Yuriy Pimenov

Personal information
- Full name: Yuriy Igorevich Pimenov
- Born: 29 March 1958 Moscow, Russian SFSR, Soviet Union
- Died: 19 April 2019 (aged 61)
- Height: 1.96 m (6 ft 5 in)
- Weight: 94 kg (207 lb)
- Relatives: Nikolay Pimenov (twin brother)

Sport
- Sport: Rowing
- Club: Dynamo Moscow

Medal record
Men's rowing
Representing the Soviet Union
Olympic Games
| Silver medal – second place | 1980 Moscow | Coxless pair |
Friendship Games
| Gold medal – first place | 1984 Moscow | Coxless pair |
World Rowing Championships
| Gold medal – first place | 1981 Munich | Coxless pair |
| Gold medal – first place | 1985 Hazewinkel | Coxless pair |
| Gold medal – first place | 1986 Nottingham | Coxless pair |
| Silver medal – second place | 1979 Bled | Coxless pair |
| Silver medal – second place | 1983 Duisburg | Coxless four |
| Silver medal – second place | 1990 Tasmania | Coxless pair |
| Bronze medal – third place | 1987 Copenhagen | Coxless pair |

= Yuriy Pimenov =

Russian rower (1958–2019)

Yuriy Igorevich Pimenov (Юрий Игорьевич Пименов; 29 March 1958 – 19 April 2019) was a Russian rower who mostly competed in the coxless pairs, rowing with his twin brother Nikolay. Between 1978 and 1993 the brothers won a silver medal at the 1980 Olympics, as well as three gold, three silver and one bronze medal at the world championships.
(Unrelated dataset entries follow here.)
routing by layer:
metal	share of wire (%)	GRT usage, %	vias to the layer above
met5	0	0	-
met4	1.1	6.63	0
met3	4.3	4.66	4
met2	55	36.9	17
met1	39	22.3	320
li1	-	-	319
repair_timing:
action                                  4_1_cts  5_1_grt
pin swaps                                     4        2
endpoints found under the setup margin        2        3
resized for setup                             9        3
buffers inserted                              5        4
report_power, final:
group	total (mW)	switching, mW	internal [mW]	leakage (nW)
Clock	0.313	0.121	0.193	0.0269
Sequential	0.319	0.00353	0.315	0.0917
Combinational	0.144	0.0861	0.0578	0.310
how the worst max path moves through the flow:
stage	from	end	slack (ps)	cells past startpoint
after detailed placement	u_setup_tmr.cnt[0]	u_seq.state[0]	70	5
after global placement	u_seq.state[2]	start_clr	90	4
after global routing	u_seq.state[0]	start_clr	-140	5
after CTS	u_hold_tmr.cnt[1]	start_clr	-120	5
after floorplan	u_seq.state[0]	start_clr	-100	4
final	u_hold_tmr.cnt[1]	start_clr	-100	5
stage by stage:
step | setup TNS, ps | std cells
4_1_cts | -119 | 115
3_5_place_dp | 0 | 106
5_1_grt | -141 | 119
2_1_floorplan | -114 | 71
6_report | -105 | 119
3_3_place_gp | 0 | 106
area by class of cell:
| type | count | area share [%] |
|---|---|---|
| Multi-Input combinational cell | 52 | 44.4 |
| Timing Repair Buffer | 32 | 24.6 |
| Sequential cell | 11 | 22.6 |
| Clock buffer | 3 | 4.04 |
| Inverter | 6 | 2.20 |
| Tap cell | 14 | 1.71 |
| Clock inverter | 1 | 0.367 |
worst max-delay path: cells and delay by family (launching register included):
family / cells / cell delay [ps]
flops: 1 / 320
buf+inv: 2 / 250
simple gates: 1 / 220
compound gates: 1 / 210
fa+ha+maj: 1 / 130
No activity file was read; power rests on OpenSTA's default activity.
### src/rtl/spi_host_regs.sv
module spi_host_regs
  import spi_host_pkg::*;
#(
  parameter int DIV_W = 8
) (
  input  logic             clk,
  input  logic             rstN,
  input  logic             cfgWe,
  input  logic [CFG_W-1:0] cfgIn,
  input  logic             divWe,
  input  logic [DIV_W-1:0] divIn,
  input  logic             load,
  input  logic             busy,
  output cfg_t             cfgAct,
  output logic [DIV_W-1:0] divAct
);

  cfg_t             cfgLive, cfgSnap;
  logic [DIV_W-1:0] divLive, divSnap;

  always_ff @(posedge clk or negedge rstN) begin
    if (!rstN) begin
      cfgLive <= CFG_RESET;
      divLive <= '0;
    end else begin
      if (cfgWe) cfgLive <= cfg_t'(cfgIn);
      if (divWe) divLive <= divIn;
    end
  end

  // Copy taken when a transfer is accepted, held until it ends.
  always_ff @(posedge clk or negedge rstN) begin
    if (!rstN) begin
      cfgSnap <= CFG_RESET;
      divSnap <= '0;
    end else if (load) begin
      cfgSnap <= cfgLive;
      divSnap <= divLive;
    end
  end

  assign cfgAct = busy ? cfgSnap : cfgLive;
  assign divAct = busy ? divSnap : divLive;

endmodule

### src/rtl/spi_host_ctrl.sv
module spi_host_ctrl
  import spi_host_pkg::*;
#(
  parameter int DIV_W  = 8,
  parameter int DATA_W = 8
) (
  input  logic             clk,
  input  logic             rstN,
  input  logic             start,
  input  logic [DIV_W-1:0] divAct,
  input  logic             changeOnTrailing,
  input  logic             sampleLate,
  input  logic             quickStart,
  output logic             busy,
  output strobe_t          stb
);

  localparam int TICKS = 2 * DATA_W;
  localparam int IDX_W = $clog2(TICKS + 1);
  localparam logic [IDX_W-1:0] LAST_IDX = IDX_W'(TICKS);
  localparam logic [IDX_W-1:0] PRE_LAST = IDX_W'(TICKS - 1);

  typedef enum logic {ST_IDLE, ST_RUN} state_t;

  state_t           state;
  logic [DIV_W-1:0] halfCnt;
  logic [IDX_W-1:0] tickIdx;
  logic             tick, lastTick, oddTick, leadChange;

  always_ff @(posedge clk or negedge rstN) begin
    if (!rstN) begin
      state   <= ST_IDLE;
      halfCnt <= '0;
      tickIdx <= '0;
    end else begin
      case (state)
        ST_IDLE: begin
          if (start) begin
            state   <= ST_RUN;
            halfCnt <= quickStart ? '0 : divAct;
            tickIdx <= '0;
          end
        end
        ST_RUN: begin
          if (halfCnt == '0) begin
            halfCnt <= divAct;
            if (tickIdx == LAST_IDX) state <= ST_IDLE;
            else tickIdx <= tickIdx + 1'b1;
          end else begin
            halfCnt <= halfCnt - 1'b1;
          end
        end
        default: state <= ST_IDLE;
      endcase
    end
  end

  // Tick k (0..TICKS-1) is sck edge k; tick TICKS closes the tail.
  assign tick       = (state == ST_RUN) && (halfCnt == '0);
  assign lastTick   = (tickIdx == LAST_IDX);
  assign oddTick    = tickIdx[0];
  assign leadChange = !changeOnTrailing;  // output moves on leading edges

  always_comb begin
    stb        = '0;
    stb.load   = (state == ST_IDLE) && start;
    stb.toggle = tick && !lastTick;
    stb.finish = tick && lastTick;
    if (changeOnTrailing) stb.drive = tick && oddTick && (tickIdx < PRE_LAST);
    else                  stb.drive = tick && !oddTick && !lastTick;
    if (sampleLate) stb.sample = tick && (oddTick != leadChange) && (tickIdx != '0);
    else            stb.sample = tick && (oddTick == leadChange) && !lastTick;
  end

  assign busy = (state == ST_RUN);

endmodule

### src/rtl/spi_host_dp.sv
module spi_host_dp
  import spi_host_pkg::*;
#(
  parameter int DATA_W = 8
) (
  input  logic              clk,
  input  logic              rstN,
  input  strobe_t           stb,
  input  logic [DATA_W-1:0] txByte,
  input  logic              idleHigh,
  input  logic              changeOnTrailing,
  input  logic              selActLow,
  input  logic              rxInvert,
  input  logic              txInvert,
  input  logic              sdi,
  output logic              sck,
  output logic              ss,
  output logic              sdo,
  output logic              done,
  output logic [DATA_W-1:0] rxByte
);

  logic [DATA_W-1:0] txShift, rxShift, rxNext;
  logic              sckLvl, selOn, sdoBit, sdiBit;

  assign sdiBit = sdi ^ rxInvert;
  assign rxNext = stb.sample ? {rxShift[DATA_W-2:0], sdiBit} : rxShift;

  always_ff @(posedge clk or negedge rstN) begin
    if (!rstN) begin
      txShift <= '0;
      rxShift <= '0;
      rxByte  <= '0;
      sckLvl  <= 1'b0;
      selOn   <= 1'b0;
      sdoBit  <= 1'b0;
      done    <= 1'b0;
    end else begin
      done <= stb.finish;
      if (stb.load) begin
        selOn   <= 1'b1;
        sckLvl  <= 1'b0;
        rxShift <= '0;
        if (changeOnTrailing) begin
          sdoBit  <= txByte[DATA_W-1];
          txShift <= txByte << 1;
        end else begin
          sdoBit  <= 1'b0;
          txShift <= txByte;
        end
      end else begin
        if (stb.toggle) sckLvl <= ~sckLvl;
        if (stb.drive) begin
          sdoBit  <= txShift[DATA_W-1];
          txShift <= txShift << 1;
        end
        rxShift <= rxNext;
        if (stb.finish) begin
          selOn  <= 1'b0;
          sckLvl <= 1'b0;
          sdoBit <= 1'b0;
          rxByte <= rxNext;
        end
      end
    end
  end

  assign sck = sckLvl ^ idleHigh;
  assign ss  = selOn ^ selActLow;
  assign sdo = sdoBit ^ txInvert;

endmodule

### src/rtl/spi_host_engine.sv
module spi_host_engine
  import spi_host_pkg::*;
#(
  parameter int DATA_W = 8,
  parameter int DIV_W  = 8
) (
  input  logic              clk,
  input  logic              rstN,
  input  logic              cfgWe,
  input  logic [CFG_W-1:0]  cfgIn,
  input  logic              divWe,
  input  logic [DIV_W-1:0]  divIn,
  input  logic              start,
  input  logic [DATA_W-1:0] txByte,
  output logic              busy,
  output logic              done,
  output logic [DATA_W-1:0] rxByte,
  output logic              sck,
  output logic              ss,
  output logic              sdo,
  input  logic              sdi
);

  cfg_t             cfgAct;
  logic [DIV_W-1:0] divAct;
  strobe_t          stb;

  spi_host_regs #(.DIV_W(DIV_W)) uRegs (
    .clk(clk), .rstN(rstN), .cfgWe(cfgWe), .cfgIn(cfgIn),
    .divWe(divWe), .divIn(divIn), .load(stb.load), .busy(busy),
    .cfgAct(cfgAct), .divAct(divAct)
  );

  spi_host_ctrl #(.DIV_W(DIV_W), .DATA_W(DATA_W)) uCtrl (
    .clk(clk), .rstN(rstN), .start(start), .divAct(divAct),
    .changeOnTrailing(cfgAct.changeOnTrailing),
    .sampleLate(cfgAct.sampleLate), .quickStart(cfgAct.quickStart),
    .busy(busy), .stb(stb)
  );

  spi_host_dp #(.DATA_W(DATA_W)) uDp (
    .clk(clk), .rstN(rstN), .stb(stb), .txByte(txByte),
    .idleHigh(cfgAct.idleHigh), .changeOnTrailing(cfgAct.changeOnTrailing),
    .selActLow(cfgAct.selActLow), .rxInvert(cfgAct.rxInvert),
    .txInvert(cfgAct.txInvert), .sdi(sdi),
    .sck(sck), .ss(ss), .sdo(sdo), .done(done), .rxByte(rxByte)
  );

endmodule

### config.mk
export PLATFORM = sky130hd
export DESIGN_NAME = spi_host_engine
export DESIGN_NICKNAME = d
export VERILOG_FILES = /design/src/rtl/spi_host_pkg.sv /design/src/rtl/spi_host_regs.sv /design/src/rtl/spi_host_ctrl.sv /design/src/rtl/spi_host_dp.sv /design/src/rtl/spi_host_engine.sv
export SDC_FILE = /design/constraint.sdc
export NUM_CORES = 1
export LEC_CHECK = 0
export ABC_AREA = 1
export BUFFER_PORTS_ARGS = -buffer_cell sky130_fd_sc_hd__buf_2
export CORE_MARGIN = 2
export CORE_UTILIZATION = 45
export CTS_CLUSTER_SIZE = 25
export DETAILED_ROUTE_END_ITERATION = 10
export PLACE_DENSITY_LB_ADDON = 0.08
export SETUP_SLACK_MARGIN = 0.5
export SLEW_MARGIN = 20
export SYNTH_ARGS = -nofsm -noshare
export SYNTH_HDL_FRONTEND = slang
export SYNTH_HIERARCHICAL = 1
export SYNTH_SLANG_ARGS = --single-unit
### constraint.sdc
create_clock -name clk -period 2.4 [get_ports clk]
set_input_delay 0.48 -clock clk [delete_from_list [all_inputs] [get_ports clk]]
set_output_delay 0.48 -clock clk [all_outputs]
set_load 0.02 [all_outputs]
`src/rtl/modem_ctl_stat.sv`:
```
module modem_ctl_stat #(
  parameter int SYNC_STAGES = 2
) (
  input  logic       clk,
  input  logic       rst,
  input  logic       cts_n,
  input  logic       dsr_n,
  input  logic       ri_n,
  input  logic       dcd_n,
  input  logic       sts_rd,
  output logic [7:0] sts_q,
  input  logic       irq_en,
  output logic       irq,
  input  logic       ctl_wr,
  input  logic [4:0] ctl_d,
  output logic [4:0] ctl_q,
  output logic       dtr_n,
  output logic       rts_n,
  output logic       out1_n,
  output logic       out2_n
);

  logic [3:0] pins, s, prev, chg, delta;
  logic [3:0] sync_q [SYNC_STAGES];
  logic [4:0] ctl;
  logic       loop_on;

  assign pins = {dcd_n, ri_n, dsr_n, cts_n};
  assign s    = sync_q[SYNC_STAGES-1];

  always_ff @(posedge clk) begin
    if (rst) begin
      for (int i = 0; i < SYNC_STAGES; i++) sync_q[i] <= '1;
      prev <= '1;
    end else begin
      sync_q[0] <= pins;
      for (int i = 1; i < SYNC_STAGES; i++) sync_q[i] <= sync_q[i-1];
      prev <= s;
    end
  end

  // ring flag only on the inactive-going (low to high) pin edge
  assign chg = {s[3] ^ prev[3], s[2] & ~prev[2], s[1] ^ prev[1], s[0] ^ prev[0]};

  always_ff @(posedge clk) begin
    if (rst) delta <= '0;
    else     delta <= (delta & ~{4{sts_rd}}) | chg;
  end

  always_ff @(posedge clk) begin
    if (rst)         ctl <= '0;
    else if (ctl_wr) ctl <= ctl_d;
  end

  assign loop_on = ctl[4];
  assign sts_q   = {~s, delta};
  assign irq     = irq_en & (|delta);
  assign ctl_q   = ctl;
  assign dtr_n   = ~(ctl[0] & ~loop_on);
  assign rts_n   = ~(ctl[1] & ~loop_on);
  assign out1_n  = ~(ctl[2] & ~loop_on);
  assign out2_n  = ~(ctl[3] & ~loop_on);

  a_r1_reset_clear: assert property (@(posedge clk)
    rst |=> (ctl_q == 5'd0 && sts_q[3:0] == 4'd0 && !irq));

  a_r10_flag_sticky: assert property (@(posedge clk) disable iff (rst)
    !sts_rd |=> ((sts_q[3:0] & $past(sts_q[3:0])) == $past(sts_q[3:0])));

  a_r5_read_clears: assert property (@(posedge clk) disable iff (rst)
    (sts_rd && chg == 4'd0) |=> (sts_q[3:0] == 4'd0));

  a_r6_read_keeps_new: assert property (@(posedge clk) disable iff (rst)
    (sts_rd && chg != 4'd0) |=> ((sts_q[3:0] & $past(chg)) == $past(chg)));

  a_r4_ring_on_no_flag: assert property (@(posedge clk) disable iff (rst)
    (!sts_q[2] && prev[2] && !s[2]) |=> !sts_q[2]);

  a_r7_irq_has_cause: assert property (@(posedge clk) disable iff (rst)
    irq |-> (irq_en && sts_q[3:0] != 4'd0));

  a_r9_loop_quiet: assert property (@(posedge clk) disable iff (rst)
    (ctl_wr && ctl_d[4]) |=> ({dtr_n, rts_n, out1_n, out2_n} == 4'hF));

endmodule

```
`config.mk`:
```
export PLATFORM = sky130hd
export DESIGN_NAME = modem_ctl_stat
export DESIGN_NICKNAME = d
export VERILOG_FILES = /design/src/rtl/modem_ctl_stat.sv
export SDC_FILE = /design/constraint.sdc
export NUM_CORES = 1
export LEC_CHECK = 0
export BUFFER_PORTS_ARGS = -buffer_cell sky130_fd_sc_hd__buf_2
export CAP_MARGIN = 30
export CORE_MARGIN = 2
export CORE_UTILIZATION = 26
export CTS_CLUSTER_DIAMETER = 80
export CTS_CLUSTER_SIZE = 28
export DETAILED_ROUTE_END_ITERATION = 12
export HOLD_SLACK_MARGIN = 0.12
export PLACE_DENSITY_LB_ADDON = 0.1
export SYNTH_ARGS = -nofsm -noshare
export SYNTH_HDL_FRONTEND = slang
export SYNTH_SLANG_ARGS = --single-unit
export TNS_END_PERCENT = 20
```
`constraint.sdc`:
```
create_clock -name clk -period 1.7 [get_ports clk]
set_clock_uncertainty 0.2 [all_clocks]
set_input_delay 0.085 -clock clk [delete_from_list [all_inputs] [get_ports clk]]
set_output_delay 0.085 -clock clk [all_outputs]
set_load 0.03 [all_outputs]
```
==> metrics.md <==
| Metric | Value |
|---|---|
| Setup TNS | 0 ns |
| Final min period | 1.65 ns |
| Cell area after layout | 1120 sq um |
| Net count, final | 134 |
| Synthesized cell area | 712 sq um |
| Data required, critical path | 1.69 ns |
| Post-synthesis net count | 81 |
| Chip Height | 56.3 um |
| Initial core utilization | 28.0% |
| Area Growth Syn to Fin | 56.9% |
| Outcome | finished, final reports clean |
| RSZ-0062 raised after global routing | no |
| Clk sink count | 21 |
| Crit path max fanout | 21 |
| Critical path startpoint category | input pin |
| Largest stage delay, worst path | 0.55 ns |
| Total gr overflow | 0 |
| Rows | 18 |
| Final-report setup violation count | 0 |
| Placed Cells | 125 |
| Die area | 3170 sq um |
| Fin Hold WS | 0.207 ns |
| FILL cells | 270 |
| Clk buf depth | 2 |
| Synthesized area per cell | 10.6 sq um |
| First-pass GRT wire length | 2.38 mm |
| Number of gates resized after cts | 0 |
| Gpl congestion | 0.675 |
| H-tree depth | 1 |
| Least-Margin Pin Slew | 0.324 ns |
| Max frequency | 605 MHz |
| Max-slew violations | 0 |
| Io pins | 32 |
| Antenna violations before repair | 0 |
| Clock transition at path regs | 0.12 ns |
| CTS buffer count | 3 |
| Crit Path Category | in2reg |
| Routed WL per cell | 9.52 um |
| Finished Layout Cells | 149 |
| Initial drt markers | 1 |
| Drt first pass iters | 2 |
| Root Driver | clkbuf_4 |
| Routed WL | 1.42 mm |
| Maxcap violations | 0 |
| Vias per cell | 4.03 |
| CTS tree | done |
| Seq/Total Area, Yosys | 59.1% |
| Final Hold Fails | 0 |
| Synth top area cells | dfxtp_1, or2_1, mux2i_1 |
| Yosys warning count | 0 |
| Largest net degree at the start of global routing | 22 |
| GRT Overall Usage | 9.49% |
| Pleak | 0.515 nW |
| Worst vdd ir | 0.355 mV |
| Detailed placement HPWL | 901 um |
| Final period utilization | 97.3% |
| Min-Delay Path Class | reg2reg |
| Worst slew margin | 78.4% |
| Critical path cell sequence | dlygate4sd3_1, buf_2, or2_1, dlygate4sd3_1 |
| DP Area | 887 sq um |
| Port bufs | 31 |
| Cells after Synth | 67 |
| CORE AREA | 2540 sq um |
| Final Util | 43.9% |
| Yosys reg bits | 21 |
| Die Wd | 56.3 um |
| Post-route ant nets | 0 |
| Distinct cell type count after synthesis | 13 |
| Vias | 601 |
| Vias in the first global route | 589 |
| Share of cells above drive strength 1 | 30.3% |
| CP max-delay cell | dlygate4sd3_1 |
| Cell mode on critical path | dlygate4sd3_1 |
| Diodes inserted | 0 |
| Top cell type's share of synthesized area | 59.1% |
| Cell taking the most area after synthesis | dfxtp_1 |
| Clock Latency Late Sink | 0.30 ns |
| Power density over cell area | 834 nW/um^2 |
| DRC | 0 |
| WP data arrival | 1.65 ns |
| Crit end category | flip-flop |
===== src/rtl/vdac_channel.sv =====
`timescale 1ns/1ps
module vdac_channel #(
  parameter int DW = 8
) (
  input  logic          clk,
  input  logic          rst,
  input  logic [DW-1:0] pix_q,
  input  logic          blank_q,
  input  logic          active_q,
  output logic [DW-1:0] video_o,
  output logic [DW-1:0] comp_o
);
  localparam logic [DW-1:0] FULL = {DW{1'b1}};

  logic [DW-1:0] vid_raw;

  always_comb begin
    vid_raw = blank_q ? pix_q : '0;
    if (active_q) begin
      video_o = vid_raw;
      comp_o  = FULL - vid_raw;
    end else begin
      video_o = '0;
      comp_o  = '0;
    end
  end

  AST_BLANKED_CHANNEL: assert property (@(posedge clk) disable iff (rst)
    (active_q && !blank_q) |-> (video_o == '0 && comp_o == FULL));
endmodule


===== src/rtl/vdac_sync_add.sv =====
`timescale 1ns/1ps
module vdac_sync_add #(
  parameter int DW  = 8,
  parameter int GW  = 9,
  parameter int PED = 98
) (
  input  logic [DW-1:0] video_g,
  input  logic          sync_q,
  input  logic          active_q,
  output logic [GW-1:0] green_o
);
  localparam logic [GW-1:0] PED_C = GW'(PED);

  always_comb begin
    green_o = GW'(video_g);
    if (active_q && sync_q) green_o = green_o + PED_C;
  end
endmodule


===== src/rtl/vdac_level_encoder.sv =====
`timescale 1ns/1ps
module vdac_level_encoder
  import vdac_pkg::*;
#(
  parameter int DW  = 8,
  parameter int PED = 98,
  localparam int FULL = (1 << DW) - 1,
  localparam int GW   = $clog2(FULL + PED + 1)
) (
  input  logic          clk,
  input  logic          rst,
  input  logic          psave_n,
  input  logic          blank_n,
  input  logic          sync,
  input  logic [DW-1:0] red_in,
  input  logic [DW-1:0] green_in,
  input  logic [DW-1:0] blue_in,
  output logic [DW-1:0] red_o,
  output logic [GW-1:0] green_o,
  output logic [DW-1:0] blue_o,
  output logic [DW-1:0] red_c_o,
  output logic [DW-1:0] green_c_o,
  output logic [DW-1:0] blue_c_o
);
  logic [NUM_CH-1:0][DW-1:0] pix_in;
  logic [NUM_CH-1:0][DW-1:0] pix_q;
  logic [NUM_CH-1:0][DW-1:0] video;
  logic [NUM_CH-1:0][DW-1:0] comp;
  logic blank_q, sync_q, active_q;

  assign pix_in[CH_RED] = red_in;
  assign pix_in[CH_GRN] = green_in;
  assign pix_in[CH_BLU] = blue_in;

  vdac_capture #(.DW(DW)) u_cap (
    .clk(clk), .rst(rst), .psave_n(psave_n), .blank_n(blank_n), .sync(sync),
    .pix_in(pix_in), .pix_q(pix_q), .blank_q(blank_q), .sync_q(sync_q),
    .active_q(active_q)
  );

  for (genvar i = 0; i < NUM_CH; i++) begin : g_ch
    vdac_channel #(.DW(DW)) u_ch (
      .clk(clk), .rst(rst), .pix_q(pix_q[i]), .blank_q(blank_q),
      .active_q(active_q), .video_o(video[i]), .comp_o(comp[i])
    );
  end

  vdac_sync_add #(.DW(DW), .GW(GW), .PED(PED)) u_sync (
    .video_g(video[CH_GRN]), .sync_q(sync_q), .active_q(active_q),
    .green_o(green_o)
  );

  assign red_o     = video[CH_RED];
  assign blue_o    = video[CH_BLU];
  assign red_c_o   = comp[CH_RED];
  assign green_c_o = comp[CH_GRN];
  assign blue_c_o  = comp[CH_BLU];

  AST_ONE_CYCLE_LATENCY: assert property (@(posedge clk) disable iff (rst)
    (psave_n && blank_n && !sync) |=>
      (red_o == $past(red_in) && blue_o == $past(blue_in) &&
       green_o == GW'($past(green_in))));

  AST_SYNC_PEDESTAL: assert property (@(posedge clk) disable iff (rst)
    (psave_n && blank_n && sync) |=>
      (green_o == GW'($past(green_in)) + GW'(PED) && red_o == $past(red_in)));

  AST_BLANK_LEVELS: assert property (@(posedge clk) disable iff (rst)
    (psave_n && !blank_n) |=>
      (red_o == '0 && blue_o == '0 && green_o == ($past(sync) ? GW'(PED) : '0)));

  AST_COMP_TRACKS: assert property (@(posedge clk) disable iff (rst)
    (psave_n && blank_n) |=>
      (int'(green_c_o) == FULL - int'($past(green_in)) &&
       int'(red_o) + int'(red_c_o) == FULL &&
       int'(blue_o) + int'(blue_c_o) == FULL));

  AST_PSAVE_ZERO: assert property (@(posedge clk) disable iff (rst)
    (!psave_n) |=>
      (red_o == '0 && green_o == '0 && blue_o == '0 &&
       red_c_o == '0 && green_c_o == '0 && blue_c_o == '0));
endmodule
They finished in 6th and 15th place at the 1988 and 1992 Games, respectively, missing the 1984 Olympics due to their boycott by the Soviet Union. They went to the Friendship Games instead, dubbed the alternative Olympics, where they won gold.

Pimenov was an international rowing referee and the chief referee of the Russian Rowing Federation. In 1994 he became the third person to receive the Thomas Keller Medal, the highest honor in rowing.